Each row in the dataset represents the results of one replicate sample of many oyster larvae used in the experiment.
Variables
Treatment - this categorical variable describes the type of oil that the oyster larvae we exposed to. Values include oil-only and oil/dispersant
Concentration - this numeric variable describes the concentration of oil in the water. Values include 0, 31.25, 62.5, 125, 250, 500. Measured in milligrams per liter.
Total exposed - this numerical variable measures the number of oyster larvae used in the trial.
Number settled - this numeric variable is the number of oyster larvae which successfully settled in the experimental container to continue growth and development.
Number unsettled - this numeric variable is the number of oyster larvae which were unable to successfully settle and could not continue to grow and develop.

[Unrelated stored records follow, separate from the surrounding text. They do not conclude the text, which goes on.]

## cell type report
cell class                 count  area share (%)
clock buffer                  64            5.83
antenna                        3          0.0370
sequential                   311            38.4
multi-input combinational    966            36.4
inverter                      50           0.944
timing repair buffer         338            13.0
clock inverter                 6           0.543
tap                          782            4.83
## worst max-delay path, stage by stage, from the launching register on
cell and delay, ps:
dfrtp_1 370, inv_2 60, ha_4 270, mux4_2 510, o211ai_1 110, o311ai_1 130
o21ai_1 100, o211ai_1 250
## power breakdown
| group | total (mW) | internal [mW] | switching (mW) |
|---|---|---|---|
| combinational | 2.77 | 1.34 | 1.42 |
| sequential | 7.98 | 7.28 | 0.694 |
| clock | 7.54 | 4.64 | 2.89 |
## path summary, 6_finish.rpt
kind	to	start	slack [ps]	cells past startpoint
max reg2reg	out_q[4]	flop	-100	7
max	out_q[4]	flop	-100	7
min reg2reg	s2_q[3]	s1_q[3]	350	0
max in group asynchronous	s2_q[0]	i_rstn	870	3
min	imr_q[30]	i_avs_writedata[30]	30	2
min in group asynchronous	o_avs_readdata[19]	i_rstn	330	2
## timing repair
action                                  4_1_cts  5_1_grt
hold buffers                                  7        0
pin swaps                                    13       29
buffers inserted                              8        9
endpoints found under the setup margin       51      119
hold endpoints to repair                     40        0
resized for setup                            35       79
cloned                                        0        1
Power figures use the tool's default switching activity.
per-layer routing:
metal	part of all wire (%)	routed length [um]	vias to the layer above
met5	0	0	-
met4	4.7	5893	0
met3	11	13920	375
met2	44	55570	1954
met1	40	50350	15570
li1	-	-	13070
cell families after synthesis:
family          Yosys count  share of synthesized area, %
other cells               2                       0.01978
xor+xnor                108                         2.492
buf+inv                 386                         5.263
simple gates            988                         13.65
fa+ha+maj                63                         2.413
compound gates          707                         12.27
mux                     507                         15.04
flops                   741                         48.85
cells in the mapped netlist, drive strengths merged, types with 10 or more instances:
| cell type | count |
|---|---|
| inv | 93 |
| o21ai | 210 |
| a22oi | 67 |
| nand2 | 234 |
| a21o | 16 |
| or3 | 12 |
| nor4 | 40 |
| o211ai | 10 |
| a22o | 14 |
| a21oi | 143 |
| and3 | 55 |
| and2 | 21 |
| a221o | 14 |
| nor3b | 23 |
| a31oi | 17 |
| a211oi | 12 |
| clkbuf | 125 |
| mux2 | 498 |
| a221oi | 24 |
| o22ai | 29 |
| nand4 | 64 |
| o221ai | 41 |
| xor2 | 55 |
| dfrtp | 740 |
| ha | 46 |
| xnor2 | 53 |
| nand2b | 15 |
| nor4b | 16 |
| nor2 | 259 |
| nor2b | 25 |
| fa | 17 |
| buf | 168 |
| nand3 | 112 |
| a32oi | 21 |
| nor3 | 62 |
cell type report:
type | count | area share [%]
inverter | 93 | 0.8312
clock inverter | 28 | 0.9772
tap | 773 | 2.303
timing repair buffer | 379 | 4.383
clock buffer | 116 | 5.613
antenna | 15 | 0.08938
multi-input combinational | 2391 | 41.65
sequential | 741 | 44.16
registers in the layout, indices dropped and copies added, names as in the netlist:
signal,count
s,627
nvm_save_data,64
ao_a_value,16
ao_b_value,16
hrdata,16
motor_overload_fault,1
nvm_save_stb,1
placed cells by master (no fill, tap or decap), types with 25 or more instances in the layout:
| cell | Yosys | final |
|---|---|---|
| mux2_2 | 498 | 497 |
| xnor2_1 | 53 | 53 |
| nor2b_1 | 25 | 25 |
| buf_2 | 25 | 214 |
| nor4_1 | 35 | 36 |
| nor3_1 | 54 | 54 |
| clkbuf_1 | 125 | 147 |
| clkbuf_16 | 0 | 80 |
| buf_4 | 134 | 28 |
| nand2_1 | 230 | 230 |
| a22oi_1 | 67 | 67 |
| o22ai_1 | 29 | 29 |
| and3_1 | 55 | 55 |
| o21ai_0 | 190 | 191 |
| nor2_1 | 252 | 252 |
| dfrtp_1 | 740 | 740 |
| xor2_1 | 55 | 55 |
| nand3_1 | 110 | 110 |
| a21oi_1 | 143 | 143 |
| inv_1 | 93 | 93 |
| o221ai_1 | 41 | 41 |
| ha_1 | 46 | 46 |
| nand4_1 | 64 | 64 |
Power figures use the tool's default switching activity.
<file path="src/hdl/dtbcs_pkg.sv">
// constants, field positions and types for the tone burst control and status block
package dtbcs_pkg;

   // timing
   localparam int CLK_PERIOD_NS = 10;
   localparam int BURST_TIME_MS = 51;
   localparam int CP_BURST_TIME_MS = 102;
   localparam int BURST_CYCLES = BURST_TIME_MS * 1000000 / CLK_PERIOD_NS;
   localparam int CP_BURST_CYCLES = CP_BURST_TIME_MS * 1000000 / CLK_PERIOD_NS;
   localparam int TMR_W = 24;

   // first control register fields
   localparam int CRA_TONE_OUT = 0;
   localparam int CRA_CALLPROG = 1;
   localparam int CRA_IRQ_EN = 2;
   localparam int CRA_SEL_SECOND = 3;

   // second control register fields
   localparam int CRB_BURST_OFF = 0;
   localparam int CRB_TEST = 1;
   localparam int CRB_SINGLE = 2;
   localparam int CRB_COLUMN = 3;

   // status register fields
   localparam int ST_IRQ = 0;
   localparam int ST_TX_EMPTY = 1;
   localparam int ST_RX_FULL = 2;
   localparam int ST_LATE_STEER = 3;

   // reset values
   localparam logic [3:0] CRA_RESET = 4'h0;
   localparam logic [3:0] CRB_RESET = 4'h0;
   localparam logic [3:0] STATUS_RESET = 4'h0;
   localparam logic [3:0] DATA_RESET = 4'h0;

   typedef enum logic [2:0] {
      TMR_IDLE = 3'b001,
      TMR_TONE = 3'b010,
      TMR_PAUSE = 3'b100
   } dtbcs_tmr_state_t;

endpackage : dtbcs_pkg

</file>
<file path="src/hdl/dtbcs_timer_if.sv">
// link between the register bank and the burst timer
`timescale 1ns/1ps
interface dtbcs_timer_if;
   logic start;
   logic long_mode;
   logic tone_on;
   logic done;

   modport ctrl (output start, output long_mode, input tone_on, input done);
   modport timer (input start, input long_mode, output tone_on, output done);
endinterface : dtbcs_timer_if

</file>
<file path="src/hdl/dtbcs_ctrl_status.sv">
// control and status register bank with burst control for a tone transceiver
// Functional notes
// [RULE_01] burst-off bit low means burst mode; high means burst mode off.
// [RULE_02] in burst mode a transmit data write starts equal burst and pause.
// [RULE_03] end of pause sets transmit-empty and raises interrupt when enabled.
// [RULE_04] call-progress mode doubles burst and pause to 102 ms.
// [RULE_05] burst off: tone follows tone-output enable bit, no timing.
// [RULE_06] test bit with DTMF mode: interrupt pin follows late steering flag.
// [RULE_07] single-tone bit high gives single tone, low gives dual tone.
// [RULE_08] column bit picks column tone over row, only in single tone.
// [RULE_09] status interrupt set with transmit-empty or receive-full, cleared by status read.
// [RULE_10] transmit-empty cleared by status read, held clear outside burst mode.
// [RULE_11] receive-full set on valid received digit, cleared by status read.
// [RULE_12] late steering set when tone absence validated, cleared on valid tone.
// [RULE_13] control writes go first register; select bit steers next one to second.
// [RULE_14] interrupt enabled in DTMF mode pulls pin low on digit or transmitter ready.
// [RULE_15] host uses select high for control/status, low for data registers.
// [RULE_16] burst and pause counted on the clock, doubled in call-progress mode.
`timescale 1ns/1ps
module dtbcs_ctrl_status
   import dtbcs_pkg::*;
#(
   parameter int P_BURST_CYCLES = BURST_CYCLES,
   parameter int P_CP_BURST_CYCLES = CP_BURST_CYCLES
) (
   // clock, reset, enable
   input wire logic i_clk_sys,
   input wire logic i_reset_n,
   input wire logic i_clk_en,
   // host bus
   input wire logic i_cs_n,
   input wire logic i_wr_n,
   input wire logic i_rd_n,
   input wire logic i_register_select_line,
   input wire logic [3:0] i_data,
   output logic [3:0] o_data,
   output logic o_data_oe,
   // receiver events
   input wire logic i_rx_valid,
   input wire logic [3:0] i_rx_code,
   input wire logic i_steer_absent,
   input wire logic i_steer_present,
   input wire logic i_cp_square,
   // transmitter control
   output logic o_tone_enable,
   output logic o_tone_single,
   output logic o_tone_column,
   output logic [3:0] o_tx_code,
   // open-drain interrupt / call-progress pin
   output logic o_interrupt_callprog_pin_o,
   output logic o_interrupt_callprog_pin_oe
);

   dtbcs_timer_if tmr_if ();

   dtbcs_burst_timer #(
      .P_BURST_CYCLES(P_BURST_CYCLES),
      .P_CP_BURST_CYCLES(P_CP_BURST_CYCLES)
   ) u_timer (
      .i_clk_sys(i_clk_sys),
      .i_reset_n(i_reset_n),
      .i_clk_en(i_clk_en),
      .tmr(tmr_if.timer)
   );

   // bus strobe tracking
   logic wr_act, rd_act, wr_take, rd_end;
   logic wr_act_r, wr_act_nxt;
   logic rd_act_r, rd_act_nxt;
   logic rd_status_r, rd_status_nxt;

   // registers
   logic [3:0] control_reg_first_r, control_reg_first_nxt;
   logic [3:0] control_reg_second_r, control_reg_second_nxt;
   logic second_ctrl_select_r, second_ctrl_select_nxt;
   logic [3:0] status_r, status_nxt;
   logic [3:0] rx_data_r, rx_data_nxt;
   logic [3:0] tx_code_r, tx_code_nxt;

   // outputs
   logic [3:0] data_r, data_nxt;
   logic data_oe_r, data_oe_nxt;
   logic tone_en_r, tone_en_nxt;
   logic single_r, single_nxt;
   logic column_r, column_nxt;
   logic pin_oe_r, pin_oe_nxt;

   logic burst_mode, dtmf_mode, irq_enabled, tx_set, start;

   assign wr_act = !i_cs_n && !i_wr_n;
   assign rd_act = !i_cs_n && !i_rd_n;
   assign wr_take = wr_act && !wr_act_r;
   // interrupt, transmit-empty and receive-full flags clear once the status read strobe is released
   assign rd_end = rd_act_r && !rd_act && rd_status_r; // see [RULE_15]

   assign burst_mode = !control_reg_second_r[CRB_BURST_OFF]; // see [RULE_01]
   assign dtmf_mode = !control_reg_first_r[CRA_CALLPROG];
   assign irq_enabled = control_reg_first_r[CRA_IRQ_EN];
   assign tx_set = tmr_if.done && burst_mode;
   assign start = wr_take && !i_register_select_line && burst_mode; // see [RULE_02]

   assign tmr_if.start = start;
   assign tmr_if.long_mode = control_reg_first_r[CRA_CALLPROG]; // see [RULE_04]

   // bus and control registers
   always_comb begin
      wr_act_nxt = wr_act;
      rd_act_nxt = rd_act;
      rd_status_nxt = rd_status_r;
      control_reg_first_nxt = control_reg_first_r;
      control_reg_second_nxt = control_reg_second_r;
      second_ctrl_select_nxt = second_ctrl_select_r;
      tx_code_nxt = tx_code_r;
      if (rd_act && !rd_act_r) begin
         rd_status_nxt = i_register_select_line; // see [RULE_15]
      end
      if (wr_take) begin
         if (i_register_select_line) begin
            if (second_ctrl_select_r) begin
               control_reg_second_nxt = i_data; // see [RULE_13]
               second_ctrl_select_nxt = 1'b0;
            end else begin
               control_reg_first_nxt = i_data;
               second_ctrl_select_nxt = i_data[CRA_SEL_SECOND]; // see [RULE_13]
            end
         end else begin
            tx_code_nxt = i_data;
         end
      end
   end

   always_ff @(posedge i_clk_sys or negedge i_reset_n) begin
      if (!i_reset_n) begin
         wr_act_r <= 1'b0;
         rd_act_r <= 1'b0;
         rd_status_r <= 1'b0;
         control_reg_first_r <= CRA_RESET;
         control_reg_second_r <= CRB_RESET;
         second_ctrl_select_r <= 1'b0;
         tx_code_r <= DATA_RESET;
      end else if (i_clk_en) begin
         wr_act_r <= wr_act_nxt;
         rd_act_r <= rd_act_nxt;
         rd_status_r <= rd_status_nxt;
         control_reg_first_r <= control_reg_first_nxt;
         control_reg_second_r <= control_reg_second_nxt;
         second_ctrl_select_r <= second_ctrl_select_nxt;
         tx_code_r <= tx_code_nxt;
      end
   end

   // status flags; a set in the clearing cycle wins
   always_comb begin
      status_nxt = status_r;
      rx_data_nxt = rx_data_r;
      if (i_rx_valid) begin
         rx_data_nxt = i_rx_code;
      end
      if (burst_mode) begin
         status_nxt[ST_TX_EMPTY] = tx_set || (status_r[ST_TX_EMPTY] && !rd_end); // see [RULE_10] [RULE_03]
      end else begin
         status_nxt[ST_TX_EMPTY] = 1'b0; // see [RULE_10]
      end
      status_nxt[ST_RX_FULL] = i_rx_valid || (status_r[ST_RX_FULL] && !rd_end); // see [RULE_11]
      status_nxt[ST_IRQ] = tx_set || i_rx_valid || (status_r[ST_IRQ] && !rd_end); // see [RULE_09]
      if (i_steer_absent) begin
         status_nxt[ST_LATE_STEER] = 1'b1; // see [RULE_12]
      end else if (i_steer_present) begin
         status_nxt[ST_LATE_STEER] = 1'b0; // see [RULE_12]
      end
   end

   always_ff @(posedge i_clk_sys or negedge i_reset_n) begin
      if (!i_reset_n) begin
         status_r <= STATUS_RESET;
         rx_data_r <= DATA_RESET;
      end else if (i_clk_en) begin
         status_r <= status_nxt;
         rx_data_r <= rx_data_nxt;
      end
   end

   // output drive
   always_comb begin
      data_oe_nxt = rd_act;
      data_nxt = DATA_RESET;
      if (rd_act) begin
         data_nxt = i_register_select_line ? status_r : rx_data_r; // see [RULE_15]
      end
      if (burst_mode) begin
         tone_en_nxt = control_reg_first_r[CRA_TONE_OUT] && tmr_if.tone_on; // see [RULE_02]
      end else begin
         tone_en_nxt = control_reg_first_r[CRA_TONE_OUT]; // see [RULE_05]
      end
      single_nxt = control_reg_second_r[CRB_SINGLE]; // see [RULE_07]
      column_nxt = control_reg_second_r[CRB_SINGLE] && control_reg_second_r[CRB_COLUMN]; // see [RULE_08]
      // pin is pulled low while enable is high
      if (control_reg_second_r[CRB_TEST] && dtmf_mode) begin
         pin_oe_nxt = !status_r[ST_LATE_STEER]; // see [RULE_06]
      end else if (irq_enabled && !dtmf_mode) begin
         pin_oe_nxt = !i_cp_square;
      end else if (irq_enabled) begin
         pin_oe_nxt = status_r[ST_IRQ]; // see [RULE_14] [RULE_03]
      end else begin
         pin_oe_nxt = 1'b0;
      end
   end

   always_ff @(posedge i_clk_sys or negedge i_reset_n) begin
      if (!i_reset_n) begin
         data_r <= DATA_RESET;
         data_oe_r <= 1'b0;
         tone_en_r <= 1'b0;
         single_r <= 1'b0;
         column_r <= 1'b0;
         pin_oe_r <= 1'b0;
      end else if (i_clk_en) begin
         data_r <= data_nxt;
         data_oe_r <= data_oe_nxt;
         tone_en_r <= tone_en_nxt;
         single_r <= single_nxt;
         column_r <= column_nxt;
         pin_oe_r <= pin_oe_nxt;
      end
   end

   assign o_data = data_r;
   assign o_data_oe = data_oe_r;
   assign o_tone_enable = tone_en_r;
   assign o_tone_single = single_r;
   assign o_tone_column = column_r;
   assign o_tx_code = tx_code_r;
   assign o_interrupt_callprog_pin_o = 1'b0;
   assign o_interrupt_callprog_pin_oe = pin_oe_r;
endmodule : dtbcs_ctrl_status

</file>
<file path="src/hdl/dtbcs_burst_timer.sv">
// burst and pause timer
`timescale 1ns/1ps
module dtbcs_burst_timer
   import dtbcs_pkg::*;
#(
   parameter int P_BURST_CYCLES = BURST_CYCLES,
   parameter int P_CP_BURST_CYCLES = CP_BURST_CYCLES
) (
   // clock and reset
   input wire logic i_clk_sys,
   input wire logic i_reset_n,
   input wire logic i_clk_en,
   // control side
   dtbcs_timer_if.timer tmr
);

   dtbcs_tmr_state_t state_r, state_nxt;
   logic [TMR_W-1:0] cnt_r, cnt_nxt;
   logic done_r, done_nxt;
   logic [TMR_W-1:0] last_cnt;

   // call-progress mode doubles burst and pause
   assign last_cnt = tmr.long_mode ? TMR_W'(P_CP_BURST_CYCLES - 1) : TMR_W'(P_BURST_CYCLES - 1); // see [RULE_04] [RULE_16]

   always_comb begin
      state_nxt = state_r;
      cnt_nxt = cnt_r;
      done_nxt = 1'b0;
      unique case (state_r)
         TMR_IDLE: begin
            if (tmr.start) begin // see [RULE_02]
               state_nxt = TMR_TONE;
               cnt_nxt = '0;
            end
         end
         TMR_TONE: begin
            if (cnt_r >= last_cnt) begin
               state_nxt = TMR_PAUSE;
               cnt_nxt = '0;
            end else begin
               cnt_nxt = cnt_r + 1'b1;
            end
         end
         TMR_PAUSE: begin
            if (cnt_r >= last_cnt) begin
               state_nxt = TMR_IDLE;
               cnt_nxt = '0;
               done_nxt = 1'b1; // see [RULE_03]
            end else begin
               cnt_nxt = cnt_r + 1'b1;
            end
         end
         default: begin
            state_nxt = TMR_IDLE;
            cnt_nxt = '0;
         end
      endcase
   end

   always_ff @(posedge i_clk_sys or negedge i_reset_n) begin
      if (!i_reset_n) begin
         state_r <= TMR_IDLE;
         cnt_r <= '0;
         done_r <= 1'b0;
      end else if (i_clk_en) begin
         state_r <= state_nxt;
         cnt_r <= cnt_nxt;
         done_r <= done_nxt;
      end
   end

   assign tmr.tone_on = (state_r == TMR_TONE);
   assign tmr.done = done_r;
endmodule : dtbcs_burst_timer

</file>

Settlement Rate - this numeric variable describes the proportion of settled oyster larvae. It is the number of settled larvae divided by the total number of larvae in a particular trial.
Activity
Make a dot plot of settlement rate by setting it as your x-variable in a graph.
Be sure to choose the graphs made with dots and lines icon.
Use the camera icon to screenshot and paste your graph below:
2. What are the highest and lowest values for Settlement rate that were recorded in the experiment?
3. Now make a graph of Settlement rate vs. Concentration by setting Concentration (mg/L) as your x-variable, and Settlement rate as your y-variable. Use the camera icon to screenshot and paste your graph below:
4. Add descriptive stats to your graph (mean only). Use the camera icon to screenshot and paste your graph below:
5. What does the data from your graph above tell you about the successful settlement rate as the concentration of oil that oyster larvae were exposed to increases?
6. Add Treatment as a z-variable on your graph . Hide the dots. Then, exclude data from the oil/dispersant treatment so you are only viewing the data from the oil-only treatment. Paste your graph below:
7. Does the pattern you described above for #5 hold true for just the oil-only treatment?
8. Make another graph but looking at chemically dispersed oil instead (exclude oil-only and allow oil/dispersant to be seen on the graph). Paste your graph below.
Note: dots should still be hidden, and descriptive stats still present:
9. Does the trend you described in #5 hold true for just chemically distributed oil?
10. Lastly, create a graph comparing both distributions together - remove your exclusion, and have both treatments present. Make sure “group by z” is selected. Paste your graph below:
11. Which kind of oil exposure (oil-only or oil and dispersant) would you say has the greatest impact on settlement rate in oysters? Provide evidence to support your answer.
12. If a particular oyster habitat was exposed to more than 500 mg/L of oil, what would you expect the effect to be on oysters in that habitat? Base your answer on the data you have viewed.